Se você é do time que acha que nostalgia é só tema de TikTok, esses números dão um puxão de realidade: nostalgia também pode ser sistema de distribuição. Nerd demais para ser coincidência, né?
Isso acende um “Resynced” para Odyssey?
Mesmo com o salto no engajamento, as vendas do jogo cresceram de forma mais modesta, com cerca de 400 mil cópias vendidas no acumulado do ano. Mas, convenhamos, para a Ubisoft e para qualquer estúdio, o recado é claro: o jogo ainda tem tração.
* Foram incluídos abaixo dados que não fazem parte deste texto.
==> job 6412 <==
==> flow/design.v <==
`timescale 1 ns / 1 ns
module FM_demodulator
          (
           clk,
           reset,
           clk_enable,
           inp_I,
           inp_Q,
           out_fm
          );
  input   clk;
  input   reset;
  input   clk_enable;
  input   signed [38:0] inp_I;   
  input   signed [38:0] inp_Q;   
  output  [12:0] out_fm;   
  wire enb;
  reg signed [38:0] Delay1_out1;   
  reg signed [38:0] Delay2_out1;   
  reg signed [38:0] Delay4_out1;   
  wire signed [31:0] Sum4_sub_cast;   
  wire signed [31:0] Sum4_sub_cast_1;   
  wire signed [31:0] Sum4_sub_temp;   
  wire signed [29:0] Sum4_out1;   
  wire signed [68:0] Product_mul_temp;   
  wire signed [32:0] Product_out1;   
  reg signed [38:0] Delay3_out1;   
  wire signed [30:0] Sum3_sub_cast;   
  wire signed [30:0] Sum3_sub_cast_1;   
  wire signed [30:0] Sum3_sub_temp;   
  wire signed [28:0] Sum3_out1;   
  wire signed [67:0] Product2_mul_temp;   
  wire signed [32:0] Product2_out1;   
  wire signed [31:0] Sum5_sub_cast;   
  wire signed [31:0] Sum5_sub_cast_1;   
  wire signed [31:0] Sum5_sub_temp;   
  wire [12:0] OUTPUT_rsvd;   
  reg [12:0] OUTPUT_rsvdreg;
  assign enb = clk_enable;
  always @(posedge clk or posedge reset)
    begin : Delay1_process
      if (reset == 1'b1) begin
        Delay1_out1 <= 39'sh0000000000;
      end
      else begin
        if (enb) begin
          Delay1_out1 <= inp_I;
        end
      end
    end
  always @(posedge clk or posedge reset)
    begin : Delay2_process
      if (reset == 1'b1) begin
        Delay2_out1 <= 39'sh0000000000;
      end
      else begin
        if (enb) begin
          Delay2_out1 <= inp_Q;
        end
      end
    end
  always @(posedge clk or posedge reset)
    begin : Delay4_process
      if (reset == 1'b1) begin
        Delay4_out1 <= 39'sh0000000000;
      end
      else begin
        if (enb) begin
          Delay4_out1 <= Delay2_out1;
        end
      end
    end
  assign Sum4_sub_cast = inp_Q[38:7];
  assign Sum4_sub_cast_1 = Delay4_out1[38:7];
  assign Sum4_sub_temp = Sum4_sub_cast - Sum4_sub_cast_1;
  assign Sum4_out1 = Sum4_sub_temp[29:0];
  assign Product_mul_temp = Delay1_out1 * Sum4_out1;
  assign Product_out1 = Product_mul_temp[66:34];
  always @(posedge clk or posedge reset)
    begin : Delay3_process
      if (reset == 1'b1) begin
        Delay3_out1 <= 39'sh0000000000;
      end
      else begin
        if (enb) begin
          Delay3_out1 <= Delay1_out1;
        end
      end
    end
  assign Sum3_sub_cast = inp_I[38:8];
  assign Sum3_sub_cast_1 = Delay3_out1[38:8];
  assign Sum3_sub_temp = Sum3_sub_cast - Sum3_sub_cast_1;
  assign Sum3_out1 = Sum3_sub_temp[28:0];
  assign Product2_mul_temp = Sum3_out1 * Delay2_out1;
  assign Product2_out1 = Product2_mul_temp[65:33];
  assign Sum5_sub_cast = {Product_out1[32], Product_out1[32:2]};
  assign Sum5_sub_cast_1 = {Product2_out1[32], Product2_out1[32:2]};
  assign Sum5_sub_temp = Sum5_sub_cast - Sum5_sub_cast_1;
  assign OUTPUT_rsvd = Sum5_sub_temp[29:17];
always @(posedge clk)
    begin : OUTPUT_rsvdreg_process    
        if (enb) begin
          OUTPUT_rsvdreg <= OUTPUT_rsvd;
       end
    end
  assign out_fm = OUTPUT_rsvdreg;
endmodule
==> raven <==
Design multiplier, start of the top module:
module multiplier (
    output Ready,
    output Valid,
    output [31:0] R,
    input [15:0] X,
    input [15:0] Y,
    input Clk,
    input Rst
);
==> flow/config.mk <==
export PLATFORM = sky130hd
export DESIGN_NAME = multiplier
export DESIGN_NICKNAME = multiplier
export VERILOG_FILES = /design/flow/design.v
export SDC_FILE = /design/flow/constraint.sdc
export NUM_CORES = 4
export LEC_CHECK = 0
export ABC_AREA = 1
export CAP_MARGIN = 20
export CORE_ASPECT_RATIO = 0.5
export CORE_MARGIN = 2
export CORE_UTILIZATION = 72
export CTS_CLUSTER_DIAMETER = 288
export CTS_CLUSTER_SIZE = 99
export PLACE_DENSITY = 0.36
export SLEW_MARGIN = 20
export TNS_END_PERCENT = 10
==> flow/constraint.sdc <==
create_clock -name core_clock -period 4.9 [get_ports {Clk}]
set_input_delay 0.9800 -clock core_clock [delete_from_list [all_inputs] [get_ports {Clk}]]
set_output_delay 0.9800 -clock core_clock [all_outputs]
set_load 0.01 [all_outputs]
run.sh (not shown) runs the stock make flow with config.mk's settings and CLKGATE_MAP_FILE=.
==> zinc: changes against raven <==
ABC_AREA = unset   (was 1)
CORE_ASPECT_RATIO = unset   (was 0.5)
CORE_UTILIZATION = 58   (was 72)
CTS_CLUSTER_DIAMETER = unset   (was 288)
CTS_CLUSTER_SIZE = unset   (was 99)
PLACE_DENSITY = unset   (was 0.36)
SETUP_SLACK_MARGIN = 1.26   (was unset)
TNS_END_PERCENT = 40   (was 10)
==> flow/constraint.sdc (replaced) <==
create_clock -name core_clock -period 7.09 [get_ports {Clk}]
set_input_delay 1.4180 -clock core_clock [delete_from_list [all_inputs] [get_ports {Clk}]]
set_output_delay 1.4180 -clock core_clock [all_outputs]
set_load 0.01 [all_outputs]
==> results <==
| quantity | raven | zinc |
|---|---|---|
| Core utilization at floorplan | 0.742 | 0.586 |
| Cell Rows | 29 | 51 |
| Synthesized-area fraction occupied by ao, oa, aoi and oai cells | 0.256 | 0.302 |
| Synth cell types | 55 | 78 |
| HPWL after DPL | 36,900 um | 39,100 um |
| Post-synthesis area per instance | 7.03 um^2 | 7.19 um^2 |
| Nets at Floorplan | 1,570 | 1,802 |
| Post-Synth Adder-Cell Area | 0.322 | 0.271 |
| Share of the synthesized area in the top cell type | 0.182 | 0.152 |
| Outcome | stopped before the end | failed layout checks |
| Last stage reached | 4_1_cts | - |
| Reasons for failing layout checks | - | setup timing |
| Post-synthesis share of cell area spent on and, or, nand and nor gates | 0.166 | 0.162 |
| Area of the core region | 0.0127 mm^2 | 0.0193 mm^2 |
| Global placer's final weighted congestion | 1.21 | 1.08 |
E aqui entra a cereja do bolo: o sucesso recente de Black Flag Resynced mostra que a Ubisoft sabe capitalizar relançamentos. Então, faz sentido imaginar que AC Odyssey Resynced seja um caminho plausível, especialmente porque a “segunda vida” do jogo já foi acionada por um evento pop.
O mercado ama uma boa sinergia: franquia forte, timing perfeito e plataforma como vitrine. Se Odyssey já voltou a bombar, quem vai segurar a ideia de lapidar o produto e relançar?
Para contexto sobre a franquia e o jogo, vale acompanhar também a página oficial do Assassin’s Creed na Wikipédia.
O próximo passo da Ubisoft vai ser remasterizar Odyssey como quem acerta um critical?
Com um aumento de 90% na base de jogadores ativos por causa de A Odisseia, fica difícil não achar que a Ubisoft ganhou “munição” para tentar de novo. Você aposta em Resynced para Odyssey, ou acha que vão só deixar o jogo no serviço e colher o tráfego do hype?